Dos 126 prontuários avaliados foram selecionadas 92 pacientes mulheres para o estudo (após aplicação dos critérios de exclusão) que realizaram reconstrução mamária pela técnica do TRAM. Foram analisados três grupos de pacientes: Sem radiação (n = 47); Com radiação após o TRAM (n = 27); Com radiação antes do TRAM (n = 18). As pacientes estudadas tinham idade entre 35 e 80 anos, com média de 55,81 anos (dp = 9,162). O índice de massa corporal (IMC) ficou entre 23 e 35, com média de 28,16 (dp = 3,387). Os grupos foram considerados homogêneos quanto à idade (p = 0,123) e IMC (p = 0,775), conforme demonstrado na tabela 1. O período de seguimento médio das pacientes foi de 20 meses.

Tabela 1 - Estatísticas Descritivas da Idade e do IMC das pacientes.
  Mínimo Máximo Média Desvio Padrão Sig. ANOVA entre os Grupos
IMC 23 35 28,16 3,387 0,123
Idade 35 80 55,81 9,162 0,775

IMC: Índice de Massa Corporal; ANOVA: Análise de Variância.

Tabela 1 - Estatísticas Descritivas da Idade e do IMC das pacientes.

A técnica cirúrgica utilizada foi o TRAM ipsilateral em 98,9% dos casos. Em uma paciente foi realizado reconstrução contralateral por se tratar de paciente com incisão de Kocher do mesmo lado da mastectomia (1,1%). Em três pacientes foi realizado TRAM livre microcirúrgico.
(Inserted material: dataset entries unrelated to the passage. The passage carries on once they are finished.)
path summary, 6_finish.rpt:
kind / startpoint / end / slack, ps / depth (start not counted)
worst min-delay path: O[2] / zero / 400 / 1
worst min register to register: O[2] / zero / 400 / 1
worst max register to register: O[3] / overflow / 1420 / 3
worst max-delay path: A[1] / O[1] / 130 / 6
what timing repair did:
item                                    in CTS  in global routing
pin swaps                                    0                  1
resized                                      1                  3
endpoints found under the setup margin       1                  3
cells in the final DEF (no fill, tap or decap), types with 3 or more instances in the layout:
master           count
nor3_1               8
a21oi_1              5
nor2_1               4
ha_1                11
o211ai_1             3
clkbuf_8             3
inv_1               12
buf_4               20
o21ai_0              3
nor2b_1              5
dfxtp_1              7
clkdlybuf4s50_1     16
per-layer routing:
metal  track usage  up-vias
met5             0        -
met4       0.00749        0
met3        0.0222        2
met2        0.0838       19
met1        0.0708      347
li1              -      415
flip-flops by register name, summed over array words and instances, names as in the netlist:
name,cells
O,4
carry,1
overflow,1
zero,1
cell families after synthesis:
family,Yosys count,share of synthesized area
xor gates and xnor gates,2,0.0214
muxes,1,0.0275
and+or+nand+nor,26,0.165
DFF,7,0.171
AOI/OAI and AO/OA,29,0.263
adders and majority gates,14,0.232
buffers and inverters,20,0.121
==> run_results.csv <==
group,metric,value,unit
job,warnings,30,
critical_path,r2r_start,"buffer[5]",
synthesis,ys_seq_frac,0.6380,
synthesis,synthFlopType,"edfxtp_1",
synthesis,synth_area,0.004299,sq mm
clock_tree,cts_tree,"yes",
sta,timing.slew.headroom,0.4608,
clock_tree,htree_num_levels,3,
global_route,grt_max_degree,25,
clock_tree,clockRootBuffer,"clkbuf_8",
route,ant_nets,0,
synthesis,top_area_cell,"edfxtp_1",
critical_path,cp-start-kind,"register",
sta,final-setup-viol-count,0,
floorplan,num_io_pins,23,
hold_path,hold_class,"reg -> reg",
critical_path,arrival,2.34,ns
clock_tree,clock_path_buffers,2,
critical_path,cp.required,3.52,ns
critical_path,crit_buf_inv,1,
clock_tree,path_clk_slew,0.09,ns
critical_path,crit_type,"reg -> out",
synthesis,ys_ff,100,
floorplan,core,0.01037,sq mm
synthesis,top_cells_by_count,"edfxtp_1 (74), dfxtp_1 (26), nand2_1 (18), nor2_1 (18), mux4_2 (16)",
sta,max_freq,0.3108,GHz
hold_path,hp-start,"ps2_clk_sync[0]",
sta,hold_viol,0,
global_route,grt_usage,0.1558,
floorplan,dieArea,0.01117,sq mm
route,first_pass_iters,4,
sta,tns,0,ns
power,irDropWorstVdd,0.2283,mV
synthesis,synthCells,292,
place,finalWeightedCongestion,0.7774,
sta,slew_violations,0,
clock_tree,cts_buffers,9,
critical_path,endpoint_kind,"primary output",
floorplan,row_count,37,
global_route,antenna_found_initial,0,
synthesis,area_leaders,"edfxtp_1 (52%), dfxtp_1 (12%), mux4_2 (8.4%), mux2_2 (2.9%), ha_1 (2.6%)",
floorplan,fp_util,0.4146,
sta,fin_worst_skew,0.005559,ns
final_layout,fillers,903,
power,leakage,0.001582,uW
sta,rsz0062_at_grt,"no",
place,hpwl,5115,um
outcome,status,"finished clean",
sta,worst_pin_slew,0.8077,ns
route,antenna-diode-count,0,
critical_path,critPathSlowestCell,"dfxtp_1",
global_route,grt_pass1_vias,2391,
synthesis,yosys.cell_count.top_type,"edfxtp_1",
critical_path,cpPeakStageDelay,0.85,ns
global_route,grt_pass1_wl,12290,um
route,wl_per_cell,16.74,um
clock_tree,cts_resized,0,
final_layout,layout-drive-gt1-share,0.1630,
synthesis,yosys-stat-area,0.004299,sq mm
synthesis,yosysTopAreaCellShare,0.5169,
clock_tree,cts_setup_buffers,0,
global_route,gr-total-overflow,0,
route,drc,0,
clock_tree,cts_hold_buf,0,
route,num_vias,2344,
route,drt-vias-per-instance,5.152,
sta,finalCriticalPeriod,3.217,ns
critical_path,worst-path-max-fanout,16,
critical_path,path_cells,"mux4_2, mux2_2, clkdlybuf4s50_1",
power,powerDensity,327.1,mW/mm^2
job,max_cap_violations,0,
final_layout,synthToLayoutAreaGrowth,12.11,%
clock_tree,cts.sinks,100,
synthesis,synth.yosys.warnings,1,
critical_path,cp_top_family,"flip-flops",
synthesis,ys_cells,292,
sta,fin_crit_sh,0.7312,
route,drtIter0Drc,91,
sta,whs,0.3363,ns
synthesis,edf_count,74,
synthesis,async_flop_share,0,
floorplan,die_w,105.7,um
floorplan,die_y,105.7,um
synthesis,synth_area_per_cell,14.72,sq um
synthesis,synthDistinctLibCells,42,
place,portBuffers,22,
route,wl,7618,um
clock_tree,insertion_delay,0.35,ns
==> flow/constraint.sdc <==
current_design lmao_task1

set clk_period 1.9
set clk_io_pct 0.2

create_clock -name clk0 -period $clk_period

set non_clock_inputs [all_inputs -no_clocks]
set_input_delay [expr $clk_period * $clk_io_pct] -clock clk0 $non_clock_inputs
set_output_delay [expr $clk_period * $clk_io_pct] -clock clk0 [all_outputs]
==> flow/design.v <==
module lmao_task1(A_in, B_in, Sum_out);
input [3:0] A_in;
input [3:0] B_in;
output [4:0] Sum_out;
reg [4:0] Sum_out;
always@(A_in or B_in) begin
	Sum_out <= A_in + B_in;
end
endmodule
==> flow/config.mk <==
export PLATFORM = sky130hd
export DESIGN_NAME = lmao_task1
export DESIGN_NICKNAME = lmao_task1
export VERILOG_FILES = /design/flow/design.v
export SDC_FILE = /design/flow/constraint.sdc
export NUM_CORES = 4
export LEC_CHECK = 1
export CORE_AREA = 10 10 70 70
export DIE_AREA = 0 0 80 80
==> flow/run.sh <==
#!/bin/bash
# OpenROAD 26Q1-2900-gdf79404cd8, Yosys 0.63+post, stock flow scripts
make -C /OpenROAD-flow-scripts/flow DESIGN_CONFIG=/design/flow/config.mk WORK_HOME=/design/flow/orfs finish
**design/flow/run.sh**
```bash
#!/bin/bash
# OpenROAD 26Q1-2900-gdf79404cd8, Yosys 0.63+post, stock flow scripts
make -C /OpenROAD-flow-scripts/flow DESIGN_CONFIG=/design/flow/config.mk WORK_HOME=/design/flow/orfs finish
```
**design/flow/config.mk**
```make
export PLATFORM = sky130hd
export DESIGN_NAME = alu
export DESIGN_NICKNAME = alu
export VERILOG_FILES = /design/flow/design.v
export SDC_FILE = /design/flow/constraint.sdc
export NUM_CORES = 4
export LEC_CHECK = 1
export CORE_AREA = 10 10 73 73
export DIE_AREA = 0 0 83 83
```
**design/flow/constraint.sdc**
```tcl
current_design alu

set clk_period 6.9
set clk_io_pct 0.2

create_clock -name clk0 -period $clk_period

set non_clock_inputs [all_inputs -no_clocks]
set_input_delay [expr $clk_period * $clk_io_pct] -clock clk0 $non_clock_inputs
set_output_delay [expr $clk_period * $clk_io_pct] -clock clk0 [all_outputs]
```
**design/flow/design.v**
```verilog
module ans12;
reg [3:0] A,B;
reg [2:0] SELECT;
wire [4:0] OUT;
initial
$monitor($time," A:%b || B:%b || SELECT:%b || OUT :%b ", A,B,SELECT,OUT);
alu alu1(.out(OUT),.select(SELECT),.a(A),.b(B));
initial
begin
A=4'b1001; B=4'b0; SELECT=3'b000;#10;
A=4'b1001; B=4'b0001; SELECT=3'b001;#10;
A=4'b1111; B=4'b0001; SELECT=3'b010;#10;
A=4'b1000; B=4'b0010; SELECT=3'b011;#10;
A=4'b1001; B=4'b0010; SELECT=3'b100;#10;
A=4'b0111; B=4'b0; SELECT=3'b101;#10;
A=4'b1110; B=4'b0; SELECT=3'b110;#10;
A=4'b1101; B=4'b0001; SELECT=3'b111;#10;
end
endmodule
module alu(out,select,a,b);
output [4:0] out;
input [3:0] a,b;
input [2:0] select;
reg [4:0] out;
always@( select or a or b)
case(select)
3'b000 : out=a;
3'b001 : out = a+b;
3'b010 : out = a-b;
3'b011 : out = a/b;
3'b100 : out = a%b ;
3'b101 : out = a << 1;
3'b110 : out = a>> 1;
3'b111 : out =(a>b);
default :out = 5'b0;
endcase
endmodule
```
==> changes_impl.md <==
### Changed

- Status: finished with violations
- Failing checks: negative setup slack
- Die width: just over 80 um
- Cells after synthesis: between 150 and 200
- HP Class: in -> out
- Post-route clock period utilization: 104%
- Synth area leaders: ha_1 21%, a21oi_1 7.1%, xnor2_1 5.5%, o21ai_0 5.1%, fa_1 4.7%
- Maximum VDD drop: around 0.056 mV
- RSZ-0062 raised after global routing: yes
- Final setup violation count: 5
- Hold path depth: 6
- Largest net degree at the start of global routing: 24
- Core area: 3740 um2
- Worst Setup Slack, final: -0.275 ns
- Die span in y: 83 um
- Final hold viol count: 0
- Worst-Margin Slew: 0.751 ns
- Ports: 16
- Met1 Track Usage GR: between 15 and 20%
- Yosys chip area: roughly 1300 um2
- Routed Antenna Nets: 0
- Final Util: 55.5%
- Global-route wire length before repair: 6.78 mm
- Power Density: 135 nW/um2
- Max Fclk: 139 MHz
- Post-synth top cells: 21 x ha_1, 18 x a21oi_1, 14 x inv_1
- Initial antenna violation count: 0
- Ant. Diodes: 0
- Worst Path Class, Setup: in -> out
- Hold Buf Count CTS: 0
- Share of cells above drive strength 1: 43.8%
- 1st-iter DRT viols: 126
- CP Max Fanout: 4
- WL final: 4.10 mm
- Init Core Util: 34.1%
- Register Area: 0 um2
- Yosys Instances: 173
- Comb area leader: AND-OR/OR-AND gates
- Std-Cell Rows: 22
- GRT busiest layer: met2
- Fin crit period: between 7 and 8 ns
- Post-synth top area cell: ha_1
- CP required: 5.52 ns
- Global Route met3 Usage: 0.591%
- PortBufs: 16
- Area Overhead vs Synth: 62.8%
- Distinct lib cells: 49
- Tool Warnings: 39
- DR pass1 iterations: 4
- Die Footprint: 6890 um2
- Synth Seq Share: 0%
- Max_cap viols: 0
- Yosys top cell area share: 20.6%
- Placed inst area: 1790 um2
- Routed vias/inst: 5.26
- Flops: 0
- Cell area after layout: 2080 um2
- Count leader, synth: ha_1
- Number of clock buffers in the layout: 0
- Yosys xor share: 5.49%
- Total number of yosys warnings: 1
- Via count: 1516
- Worst Setup End Kind: primary output
- Global Route Usage Sum: 11.1%
- Vias in the first global route: between 1000 and 1500
- Routed wire length per instance: between 10 and 15 um
- Netlist Area Pre-Place: 1280 um2
- Fin. max-slew vios: 0
- Aggregate global routing overflow: 0
- Post-Synth Simple-Gate Area: 20.3%
- Post-place setup slack: -1.19 ns
- DRC: 0
- Post-Synth Adder-Cell Area: a little over a quarter
- Relative slew slack: 49.8%
- Mux share: 9.51%
- Startpoint types: input pin
- Post-Synth AOI/OAI Area: around 32%
- Leak: approximately 0.93 nW
- RePlAce Congestion: 0.928
- Avg Cell Area, Syn: 7.38 um2
- Arrival @ worst endpoint: 5.79 ns
- DP Wirelength: roughly 3.0 mm
- GRT met2 Usage: 17.8%
## what timing repair did
| item | CTS | global route |
|---|---|---|
| setup endpoints to repair | 5 | 5 |
| setup buffers | 15 | 7 |
| pin swaps | 25 | 15 |
| gates cloned | 0 | 0 |
| resized | 60 | 4 |
## metrics by stage
| step | instances | total power [mW] | setup TNS (ns) | hold slack [ns] |
|---|---|---|---|---|
| after floorplan | 173 | 0.126 | 0 | 2.87 |
| after global placement | 267 | 0.204 | -5.39 | 3.94 |
| after detailed placement | 267 | 0.204 | -5.67 | 3.93 |
| after CTS | 281 | 0.252 | -0.733 | 3.46 |
| after global routing | 288 | 0.305 | -1.89 | 3.49 |
| final | 288 | 0.280 | -0.819 | 3.44 |
## worst max-delay path, cell delays in order
cell	delay [ns]
buf_8	0.08
clkinvlp_4	0.08
ha_4	0.23
a21o_2	0.19
a21oi_2	0.15
nor2_1	0.06
ha_1	0.32
o21a_1	0.13
or4_4	0.52
o31ai_4	0.09
ha_4	0.26
nand4_1	0.09
o21bai_1	0.10
a21oi_2	0.15
buf_4	0.15
mux2_4	0.32
ha_4	0.31
nand2_4	0.06
o211ai_1	0.27
o22ai_4	0.13
buf_6	0.14
buf_6	0.11
mux2_4	0.29
a2bb2oi_2	0.10
buf_2	0.10
## cell usage in the layout (no fill, tap or decap), types with 2 or more instances in the layout
cell type         n
o21bai_1          2
mux2_4            5
nand4_1           3
nand4b_1          2
buf_2             7
nand2b_1          3
a21oi_1          12
xnor2_1           8
fa_1              2
dlygate4sd2_1     2
nor2b_1           4
clkdlybuf4s50_1   6
a22oi_1           2
a21oi_4           2
o21ai_0          10
a21oi_2           4
ha_1             15
mux2i_1           3
nand3_1           3
inv_1            11
nor2_1           11
a21o_1            3
ha_4              6
nand2_1           7
buf_6             3
o21ai_1           3
nor2_2            2
nor3_1            5
o211ai_1          3
buf_4            55
o21a_1            2
inv_2             2
## area by class of cell
cell class / instances / area [um2]
tap: 48 / 60.1
inverter: 14 / 56.3
multi-input combinational: 152 / 1390
fill: 345 / 1670
timing repair buffer: 74 / 574
## path summary, 6_finish.rpt
check | end | slack, ns | from
worst max-delay path | out[0] | -0.27 | b[1]
worst min-delay path | out[4] | 3.44 | a[3]
## report_power, final
part	internal (mW)	switching (mW)	leakage, nW
clock	0	0	0
combinational	0.158	0.121	0.926
sequential	0	0	0
total	0.158	0.121	0.926
## kinds of logic after synthesis
kind of cell / after synthesis
other: 1
AND/OR/NAND/NOR: 48
adder cells (fa/ha/maj): 25
buffers and inverters: 21
multiplexers: 11
XOR/XNOR: 8
AND-OR/OR-AND: 59
## layer usage
| layer | vias to the layer above | share of wire [%] | wire length, um |
|---|---|---|---|
| li1 | 778 | - | - |
| met4 | 0 | 0.76 | 31 |
| met3 | 2 | 1.8 | 73 |
| met2 | 21 | 46 | 1870 |
| met5 | - | 0 | 0 |
| met1 | 715 | 52 | 2120 |
Power is estimated from default activity; no workload was simulated.
[design/flow/config.mk]
export PLATFORM = sky130hd
export DESIGN_NAME = i2c_firmware
export DESIGN_NICKNAME = i2c_firmware
export VERILOG_FILES = /design/flow/design.v
export SDC_FILE = /design/flow/constraint.sdc
export NUM_CORES = 4
export LEC_CHECK = 1
export CORE_UTILIZATION = 30
[design/flow/design.v]
`timescale 1ns / 1ps
module i2c_firmware(
    input CLK100MHZ,
    input btnC,
    input btnR,
    inout I2C_SDA,
    output I2C_SCL,
    output [15:0] LED
    );
wire reset;
reg master_enable;
reg START = 1'bx;
reg SCL, SDA;
reg [6:0] SD_COUNTER;
reg [9:0] COUNT = 10'b0;
reg [7:0] FWREV;
assign reset = btnC;
assign LED[7:0] = FWREV;
always @(posedge CLK100MHZ) begin
    COUNT <= COUNT + 1;
end
always @(posedge COUNT[9] or posedge reset) begin
    if (reset)
        START <= 0;
    else if (btnR)
        START <= 1;
end
always @(posedge COUNT[9] or posedge reset) begin
    if (reset)
        SD_COUNTER <= 7'b0;
    else begin
        if (!START)
            SD_COUNTER <= 0;
        else if (SD_COUNTER < 60)
            SD_COUNTER <= SD_COUNTER + 1;
    end
end
always @(posedge COUNT[9] or posedge reset) begin
    if (reset) begin
        master_enable <= 1;
        SCL <= 1;
        SDA <= 1;
        FWREV <= 0;
    end
    else begin
        case (SD_COUNTER)
            7'd0: begin  
                SDA <= 1;
                SCL <= 1;
            end
            7'd1: SDA <= 0;
            7'd2: SCL <= 0;
            7'd3: SDA <= 1;  
            7'd4: SDA <= 0;
            7'd5: SDA <= 0;
            7'd6: SDA <= 0;
            7'd7: SDA <= 0;
            7'd8: SDA <= 0;
            7'd9: SDA <= 0;
            7'd10: SDA <= 0;  
            7'd11: master_enable <= 0;  
            7'd12: begin master_enable <= 1; SDA <= 1; end  
            7'd13: SDA <= 0;
            7'd14: SDA <= 0;
            7'd15: SDA <= 0;
            7'd16: SDA <= 0;
            7'd17: SDA <= 1;
            7'd18: SDA <= 0;
            7'd19: SDA <= 0;
            7'd20: master_enable <= 0;  
            7'd21: begin master_enable <= 1; SDA <= 1; end  
            7'd22: SDA <= 0;
            7'd23: SDA <= 1;
            7'd24: SDA <= 1;
            7'd25: SDA <= 1;
            7'd26: SDA <= 0;
            7'd27: SDA <= 0;
            7'd28: SDA <= 0;
            7'd29: master_enable <= 0;  
            7'd30: master_enable <= 1;  
            7'd31: begin
                SDA <= 1;
                SCL <= 1;
            end
            7'd32: SDA <= 0;
            7'd33: SCL <= 0;
            7'd34: SDA <= 1;  
            7'd35: SDA <= 0;
            7'd36: SDA <= 0;
            7'd37: SDA <= 0;
            7'd38: SDA <= 0;
            7'd39: SDA <= 0;
            7'd40: SDA <= 0;
            7'd41: SDA <= 1;  
            7'd42: master_enable <= 0;  
            7'd44: FWREV[7] <= I2C_SDA;  
            7'd45: FWREV[6] <= I2C_SDA;
            7'd46: FWREV[5] <= I2C_SDA;
            7'd47: FWREV[4] <= I2C_SDA;
            7'd48: FWREV[3] <= I2C_SDA;
            7'd49: FWREV[2] <= I2C_SDA;
            7'd50: FWREV[1] <= I2C_SDA;
            7'd51: FWREV[0] <= I2C_SDA;
            7'd52: begin master_enable <= 1; SDA <= 1; end  
            7'd53: begin  
                SDA <= 0;
                SCL <= 1;
            end
            7'd54: SDA <= 1;
        endcase
    end
end
assign I2C_SCL = ((SD_COUNTER >= 4) & SD_COUNTER <= 30) ? ~COUNT[9] : ((SD_COUNTER >= 35) & (SD_COUNTER <= 54)) ? ~COUNT[9] : SCL;
assign I2C_SDA = (master_enable == 1) ? SDA : 'bz;
endmodule
$ cat flow/run.sh
#!/bin/bash
# OpenROAD 26Q1-2900-gdf79404cd8, Yosys 0.63+post, stock flow scripts
make -C /OpenROAD-flow-scripts/flow DESIGN_CONFIG=/design/flow/config.mk WORK_HOME=/design/flow/orfs finish
$ cat flow/constraint.sdc
current_design i2c_temp

set clk_period 2.8
set clk_io_pct 0.2

create_clock -name clk0 -period $clk_period [get_ports {CLK100MHZ}]

set non_clock_inputs [all_inputs -no_clocks]
set_input_delay [expr $clk_period * $clk_io_pct] -clock clk0 $non_clock_inputs
set_output_delay [expr $clk_period * $clk_io_pct] -clock clk0 [all_outputs]
$ cat flow/config.mk
export PLATFORM = sky130hd
export DESIGN_NAME = i2c_temp
export DESIGN_NICKNAME = i2c_temp
export VERILOG_FILES = /design/flow/design.v
export SDC_FILE = /design/flow/constraint.sdc
export NUM_CORES = 4
export LEC_CHECK = 1
export CORE_AREA = 10 10 98 98
export DIE_AREA = 0 0 108 108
Para a análise das complicações, estas foram divididas em dois tipos: Complicações Menores (não relacionadas à RT) e Complicações Maiores (complicações que podem estar relacionadas à RT). Foi contabilizada a incidência destes tipos de complicações com intuito de observar se a presença da RT e seus efeitos antes e depois da reconstrução influenciaram na incidência de complicações menores e maiores, como mostrado na Tabela 2.

Tabela 2 - Quantitativo de pacientes com Reconstrução Bilateral por Grupo.
    Grupo Sig. Kruskal Wallis
    Sem Radiação Com Radiação após o TRAM Com Radiação antes do TRAM
    N % N % N %  
Bilateral Sim 6 12,8 4 14,8 0 0 0,250
Não 41 87,2 23 85,2 18 100  
Total 47 100 27 100 18 100  

TRAM: Retalho do Músculo Reto Abdominal.

Tabela 2 - Quantitativo de pacientes com Reconstrução Bilateral por Grupo.

Houve maior incidência de complicações maiores nos grupos com RT após o TRAM (29,6%) (Figura 1) em relação aos demais grupos: sem RT (23,4%) (Figura 2) e RT antes do TRAM (5,6%) (Figura 3). Entretanto, a diferença entre os grupos não se mostra estatisticamente significativa pelo teste do Qui-quadrado. Foram feitas comparações múltiplas entre os grupos (teste de Games-Howel), e também não foi encontrada diferença em nível de significância de 5%.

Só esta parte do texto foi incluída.